Axel Dörner, surely among the trumpet's most willfully experimental voices since Bill Dixon, opens "The Forge" unaccompanied, a panoply of soundmasses, guttural exhortations and vaguely electro-acoustic sounds spilling from his slide-affixed axe. The tune itself builds on the multipart "Payan" theme, nearly martial before becoming a true rhythmic hornet's nest. Schlippenbach and Lovens take the reins in knotty dialogue following Lewis' dissertation on flicked facility, arcing exhortations and subtonal discoveries.
The closing title is apt: part of running an orchestra is hammering out structure from fifteen very individual creative minds. But the longevity of the band is a testament to the true cooperative nature of the effort. Now nearly forty-two years on, the feral intensity of Globe Unity has been replaced with a clear handle on a collective lexicon. Schlippenbach quoted the painter Paul Klee in the first album's liner notes: "You leave behind all that belongs to this side, building yourself a new world on the other side, a world in which everything is wholly 'Yes'." Could there be another answer?
Tracks: Globe Unity 40 Years; Out Of Burton's Songbooks; Bavarian Calypso; Nodago; The Dumps; The Forge.
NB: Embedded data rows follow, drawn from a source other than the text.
Source: an optimization exercise on an open RTL-to-GDS flow (aim: small area and a short achievable clock period). Production flows keep margins and buffers that such runs may drop. The RTL was checked by simulation tests, not by an equivalence proof against the original design. No activity file was given, so power comes from the tool's default toggle rates.

// relu_pool2x2
module relu_pool2x2 #(
    parameter int DATA_W = 32,
    parameter int MAX_W  = 64,
    parameter int CNT_W  = 10
) (
    input  logic              clk,
    input  logic              rst,
    input  logic              clear,
    input  logic [CNT_W-1:0]  map_w,
    input  logic [CNT_W-1:0]  map_h,
    input  logic              conv_ack,
    input  logic [DATA_W-1:0] conv_r,
    input  logic [DATA_W-1:0] conv_g,
    input  logic [DATA_W-1:0] conv_b,
    output logic [DATA_W-1:0] pool_out,
    output logic              pool_valid,
    output logic              frame_done,
    output logic              cfg_err
);
    localparam int VW = DATA_W - 1;    
    logic [4:0]    wcfg;       
    logic [8:0]    hcfg;       
    logic          w2;         
    logic [4:0]    sec;        
    logic [4:0]    secn;       
    logic [4:0]    cpair;      
    logic          codd;       
  ...
export LEC_CHECK = 0
export CAP_MARGIN = 20
export CORE_MARGIN = 2
export CORE_UTILIZATION = 65
export SLEW_MARGIN = 20
create_clock -name core_clock -period 11.0 [get_ports {clk}]
standard.sh (not shown) runs the stock make flow with config.mk's settings and CLKGATE_MAP_FILE= SYNTH_SCRIPT=/design/flow/synth_recipe.tcl, a recipe that flattens the netlist after the stock synthesis.
==> flow/flow/run.sh <==
#!/bin/bash
# Own layout flow: the standard ORFS flow (standard.sh) with
#  - synthesis as standard.sh runs it, except that adders are not extracted into the
#    library's full/half-adder cells (ADDER_MAP_FILE empty) and ABC maps the logic with a
#    delay-driven 'map -D 1500' script (flow/abc_speed.script) in place of ORFS's
#    abc_speed.script; the registers are mapped before ABC runs, so they are the standard
#    synthesis's,
#  - port buffers of a plain buffer cell (buf_2) instead of the default delay-cell choice,
#  - clock tree synthesis with clkbuf_8 clusters of up to 16 sinks within 50 um and no
#    dummy loads,
#  - a tighter setup-repair target (SETUP_SLACK_MARGIN=7.25 at the design's 11 ns clock).
# Every tool's output goes to the ORFS logs under orfs/logs; make's own output to make.log.
set -euo pipefail
SD="$PWD/orfs_scripts"
rm -rf "$SD"
cp -r "$FLOW_HOME/scripts" "$SD"
cp flow/abc_speed.script "$SD/abc_speed.script"
export SCRIPTS_DIR="$SD"
export BUFFER_PORTS_ARGS="-buffer_cell sky130_fd_sc_hd__buf_2"
export CTS_ARGS="-sink_clustering_enable -repair_clock_nets -buf_list sky130_fd_sc_hd__clkbuf_8 -sink_clustering_size 16 -sink_clustering_max_diameter 50 -dont_use_dummy_load"
bash standard.sh ADDER_MAP_FILE= SETUP_SLACK_MARGIN=7.25 finish > make.log 2>&1
==> flow/flow/abc_speed.script <==
strash
dch
map -D 1500
buffer -c
topo
stime -c
upsize -c
dnsize -c
The first run ran to the end with no violations.
Change:
==> flow/flow/run.sh (replaced) <==
#!/bin/bash
# Own layout flow: the standard ORFS flow (standard.sh) with
#  - synthesis as standard.sh runs it, except that ABC maps the logic with a delay-driven
#    'map -D 1000' script without ABC's own upsizing (flow/abc_speed.script) in place of ORFS's abc_speed.script; the
#    registers are mapped before ABC runs, so they are the standard synthesis's,
#  - port buffers of a plain buffer cell (buf_2) instead of the default delay-cell choice,
#  - clock tree synthesis with clkbuf_8 clusters of up to 16 sinks within 50 um and no dummy loads,
#  - a tighter setup-repair target (SETUP_SLACK_MARGIN=7 at the design's 11 ns clock).
# Every tool's output goes to the ORFS logs under orfs/logs; make's own output to make.log.
set -euo pipefail
SD="$PWD/orfs_scripts"
rm -rf "$SD"
cp -r "$FLOW_HOME/scripts" "$SD"
cp flow/abc_speed.script "$SD/abc_speed.script"
export SCRIPTS_DIR="$SD"
export BUFFER_PORTS_ARGS="-buffer_cell sky130_fd_sc_hd__buf_2"
export CTS_ARGS="-sink_clustering_enable -repair_clock_nets -buf_list sky130_fd_sc_hd__clkbuf_8 -sink_clustering_size 16 -sink_clustering_max_diameter 50 -dont_use_dummy_load"
bash standard.sh SETUP_SLACK_MARGIN=7 finish > make.log 2>&1
==> flow/flow/abc_speed.script (replaced) <==
strash
dch
map -D 1000
buffer -c
topo
dnsize -c
The new run completed without violations.
Sequential share of layout area increases by 1.4 points.
Flip-flop and latch count does not change.
Combinational power came out lower by about 9%.
Wire length falls by 7.5%.
Area after synthesis drops by about 1.6%.
Core utilization barely changes.
Clock skew is lower by 0.065 ns.
Clock power stays flat.
Change:
==> flow/flow/run.sh (replaced) <==
#!/bin/bash
# Own layout flow: the standard ORFS flow (standard.sh) with
#  - synthesis as standard.sh runs it, except that adders are not extracted into the
#    library's full/half-adder cells (ADDER_MAP_FILE empty) and ABC maps the logic with a
#    delay-driven 'map -D 1000' script (flow/abc_speed.script) in place of ORFS's
#    abc_speed.script; the registers are mapped before ABC runs, so they are the standard
#    synthesis's,
#  - port buffers of a plain buffer cell (buf_2) instead of the default delay-cell choice,
#  - clock tree synthesis with clkbuf_8 clusters of up to 16 sinks within 50 um and no
#    dummy loads,
#  - a tighter setup-repair target (SETUP_SLACK_MARGIN=7 at the design's 11 ns clock).
# Every tool's output goes to the ORFS logs under orfs/logs; make's own output to make.log.
set -euo pipefail
SD="$PWD/orfs_scripts"
rm -rf "$SD"
cp -r "$FLOW_HOME/scripts" "$SD"
cp flow/abc_speed.script "$SD/abc_speed.script"
export SCRIPTS_DIR="$SD"
export BUFFER_PORTS_ARGS="-buffer_cell sky130_fd_sc_hd__buf_2"
export CTS_ARGS="-sink_clustering_enable -repair_clock_nets -buf_list sky130_fd_sc_hd__clkbuf_8 -sink_clustering_size 16 -sink_clustering_max_diameter 50 -dont_use_dummy_load"
bash standard.sh ADDER_MAP_FILE= SETUP_SLACK_MARGIN=7 finish > make.log 2>&1
==> flow/flow/abc_speed.script (replaced) <==
strash
dch
map -D 1000
buffer -c
topo
stime -c
upsize -c
dnsize -c
Outcome:
- die area is higher by 5.7%
- total power is higher by about 1.8%
- utilization is lower by 1.6 points
- fmax is higher by 4.9%
- via count is higher by 26%
- setup slack improves by 0.20 ns
- flip-flop and latch count stays the same
- synthesized area is higher by 5.8%
- non-clock buffer count is lower by 18
- design area is higher by 4.1%
- register-to-register slack improves by 0.20 ns
Change:
==> flow/flow/run.sh (replaced) <==
#!/bin/bash
# Own layout flow: the standard ORFS flow (standard.sh, unchanged synthesis) with
#  - port buffers of a plain buffer cell (buf_2) instead of the default delay-cell choice,
#  - clock tree synthesis with clkbuf_8 clusters of up to 20 sinks and no dummy loads,
#  - a tighter setup-repair target (SETUP_SLACK_MARGIN=7 at the design's 11 ns clock).
# Every tool's output goes to the ORFS logs under orfs/logs; make's own output to make.log.
set -euo pipefail
export BUFFER_PORTS_ARGS="-buffer_cell sky130_fd_sc_hd__buf_2"
export CTS_ARGS="-sink_clustering_enable -repair_clock_nets -buf_list sky130_fd_sc_hd__clkbuf_8 -sink_clustering_size 20 -sink_clustering_max_diameter 60 -dont_use_dummy_load"
bash standard.sh SETUP_SLACK_MARGIN=7 finish > make.log 2>&1
removed: flow/flow/abc_speed.script
=> The new run finished with timing, DRC and antenna clean. Cell count went down by 27%. Maximum frequency went down by about 12%. Total power went down by 3.1%. Cell area went down by 6.7%. Register-to-register slack is worse by 0.30 ns. Area after synthesis went down by about 6%. Via count went down by 27%. Worst hold slack is better by 0.023 ns. Sequential cell count does not change. Sequential share of layout area went up by 4.9 points.
Change:
==> flow/flow/run.sh (replaced) <==
#!/bin/bash
# Own layout flow: the standard ORFS flow (standard.sh) with
#  - synthesis as standard.sh runs it, except that adders are not extracted into the
#    library's full/half-adder cells (ADDER_MAP_FILE empty) and ABC maps the logic with a
#    delay-driven 'map -D 1500' script (flow/abc_speed.script) in place of ORFS's
#    abc_speed.script; the registers are mapped before ABC runs, so they are the standard
#    synthesis's,
#  - port buffers of a plain buffer cell (buf_2) instead of the default delay-cell choice,
#  - clock tree synthesis with clkbuf_8 clusters of up to 16 sinks within 50 um and no
#    dummy loads,
#  - a tighter setup-repair target (SETUP_SLACK_MARGIN=7 at the design's 11 ns clock).
# Every tool's output goes to the ORFS logs under orfs/logs; make's own output to make.log.
set -euo pipefail
SD="$PWD/orfs_scripts"
rm -rf "$SD"
cp -r "$FLOW_HOME/scripts" "$SD"
cp flow/abc_speed.script "$SD/abc_speed.script"
export SCRIPTS_DIR="$SD"
export BUFFER_PORTS_ARGS="-buffer_cell sky130_fd_sc_hd__buf_2"
export CTS_ARGS="-sink_clustering_enable -repair_clock_nets -buf_list sky130_fd_sc_hd__clkbuf_8 -sink_clustering_size 16 -sink_clustering_max_diameter 50 -dont_use_dummy_load"
bash standard.sh ADDER_MAP_FILE= SETUP_SLACK_MARGIN=7 finish > make.log 2>&1
==> flow/flow/abc_speed.script (new file) <==
strash
dch
map -D 1500
buffer -c
topo
stime -c
upsize -c
dnsize -c
=> The changed run completed with no timing, DRC or antenna violations. Setup slack gains 0.51 ns. Non-clock buffer count drops by 23. Maximum frequency increases by 12%. Power goes up by 0.62%.

-- static timing again, ports no longer ideal --
Ports are ideal in the flow. The routed layouts listed here were re-timed in OpenROAD.
Step 1 assumes that a clkbuf_16 drives the clock port and a buf_2 every other input.
Step 2 also shifts input and output timing later by t, the mid clock arrival at the registers, as if the neighbouring blocks saw the same clock.
Three values: no drivers, after step 1, after step 2; two values: the first two.
run | t, ns | setup slack, ns | worst setup path after step 2
the first run | 0.714 | 7.012 / 6.948 / 6.469 | input to register
the second run | 0.724 | 6.752 / 6.780 / 6.056 | input to register
the third run | 0.721 | 6.951 / 6.890 / 6.348 | input to register
the fourth run | 0.719 | 6.389 / 6.423 / 5.704 | input to register
the fifth run | 0.710 | 6.899 / 6.838 / 6.365 | input to register
After both steps setup and hold are still met in every run listed. For the second run, which loses most, drivers alone change the setup slack by +0.028 ns; drivers and shift together by -0.696 ns.
Background: an optimization exercise with open tools, aiming at small area, a short achievable clock period and few clock cycles per item. Do not read the settings as production practice.
In this exercise RTL edits were held to simulation tests only and were not proved equivalent to the original.
Power figures rest on the tool's default switching activity, not on a simulated workload.

== build 41 ==
## rx_data_handler
module rx_data_handler (
  input  logic                  clk_i,
  input  logic                  rst_i,
  input  logic                  phy_link_up_i,
  input  logic                  phy_fifo_empty_i,
  output logic                  phy_fifo_rd_en_o,
  input  logic                  data_valid_i,
  input  logic [31:0]           data_i,
  input  logic [3:0]            data_k_i,
  output logic [31:0]           m_axis_tdata_o,
  output logic [3:0]            m_axis_tkeep_o,
  output logic                  m_axis_tvalid_o,
  output logic                  m_axis_tlast_o,
  output logic [1:0]            m_axis_tuser_o,
  input  logic                  m_axis_tready_i
);
  logic [35:0] word_in;
  rx_symbol_decode i_decode (
    .data_i   (data_i),
    .data_k_i (data_k_i),
    .word_o   (word_in)
  );
  logic [35:0] w0_q, w1_q, w2_q;
  logic [1:0]  wc_q;
  logic        w0v_q;
  logic        rd_ok_q;
  logic        rd_q;
  logic [3:0]  m_q;
  logic        drop_q;
  logic        open_q;
  logic        tlp_q;
  logic [4:0]  hc_q;
  logic [3:0][7:0] acc_q;
  logic [31:0] od_q;
  logic [3:1]  ok_q;
  logic        ol_q;
  logic [1:0]  ou_q;
  logic        ov_q;
  logic            open_n, tlp_n;
  logic [4:0]      hc_n;
  logic [3:0][3:0] tgt;
  logic [3:0]      w_e, w_n;
  logic            emit;
  logic            cut;
  logic [3:0]      rem_m;
  logic [3:1]      e_keep;
  logic            e_last, e_nul, e_tlp;
  logic            quirk;
  logic [3:0]      d, f, s, g, t;
  logic [4:0]      ob, tb;
  logic [4:0][4:0] hb;
  logic [3:0]      ea, eb, em, pay, segn, prior, clash, cutb, go, first;
  logic [4:0]      stopb;
  logic [3:0][3:0] ln;
  logic [3:0]      we_all;
  always_comb begin
    for (int i = 0; i < 4; i++) begin
      d[i] = m_q[i] && !w0_q[9*i+8];
      f[i] = m_q[i] &&  w0_q[9*i+8] && w0_q[9*i+1];
      s[i] = m_q[i] &&  w0_q[9*i+8] && w0_q[9*i];
      g[i] = w0_q[9*i+2];
      t[i] = w0_q[9*i+3];
    end
    ob[0] = open_q;
    hb[0] = hc_q;
    tb[0] = tlp_q;
    for (int i = 0; i < 4; i++) begin
      pay[i]   = d[i] && ob[i];
      ea[i]    = pay[i] && hb[i][4];
      eb[i]    = f[i] && ob[i] && !hb[i][0];
      ln[i]    = ea[i] ? 4'b0001 : hb[i][3:0];
      ob[i+1]  = f[i] ? s[i] : ob[i];
      tb[i+1]  = s[i] ? t[i] : tb[i];
  ...
Size: ~910 cells after synthesis, about 200 flip-flops, about 10000 um2 of cells after synthesis.
==> flow/config.mk <==
export PLATFORM = sky130hd
export DESIGN_NAME = rx_data_handler
export DESIGN_NICKNAME = rx_data_handler
export VERILOG_FILES = /design/flow/design.v
export SDC_FILE = /design/flow/constraint.sdc
export NUM_CORES = 4
export LEC_CHECK = 0
export CAP_MARGIN = 20
export CORE_MARGIN = 2
export CORE_UTILIZATION = 40
export PLACE_DENSITY = 0.6
export SETUP_SLACK_MARGIN = 4.3
export SLEW_MARGIN = 20
==> flow/constraint.sdc <==
create_clock -name core_clock -period 8.0 [get_ports {clk_i}]
set_input_delay 1.6000 -clock core_clock [delete_from_list [all_inputs] [get_ports {clk_i}]]
set_output_delay 1.6000 -clock core_clock [all_outputs]
set_load 0.01 [all_outputs]
run.sh (not shown) runs the stock make flow with config.mk's settings and CLKGATE_MAP_FILE= SYNTH_SCRIPT=/design/flow/synth_recipe.tcl, a recipe that flattens the netlist after the stock synthesis.
Build 41 | status: complete | timing, DRC, antenna: pass
Testbench counts of build 41, summed over its fixed seeds: cycles 34,759, items 32,299.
Personnel: Alexander von Schlippenbach: piano; Kenny Wheeler: trumpet and flugelhorn; Manfred Schoof: trumpet and flugelhorn; Jean-Luc Capozzo: trumpet and flugelhorn; Axel Dörner: trumpet and slide-trumpet; Paul Rutherford: trombone; George Lewis: trombone; Johannes Bauer: trombone; Jeb Bishop: trombone; Evan Parker: soprano and tenor saxophone; Gerd Dudek: soprano and tenor saxophone, clarinet and flute; Ernst- Ludwig Petrowsky: alto saxophone, clarinet and flute; Rudi Mahall: bass clarinet; Paul Lovens: drums; Paul Lytton: drums.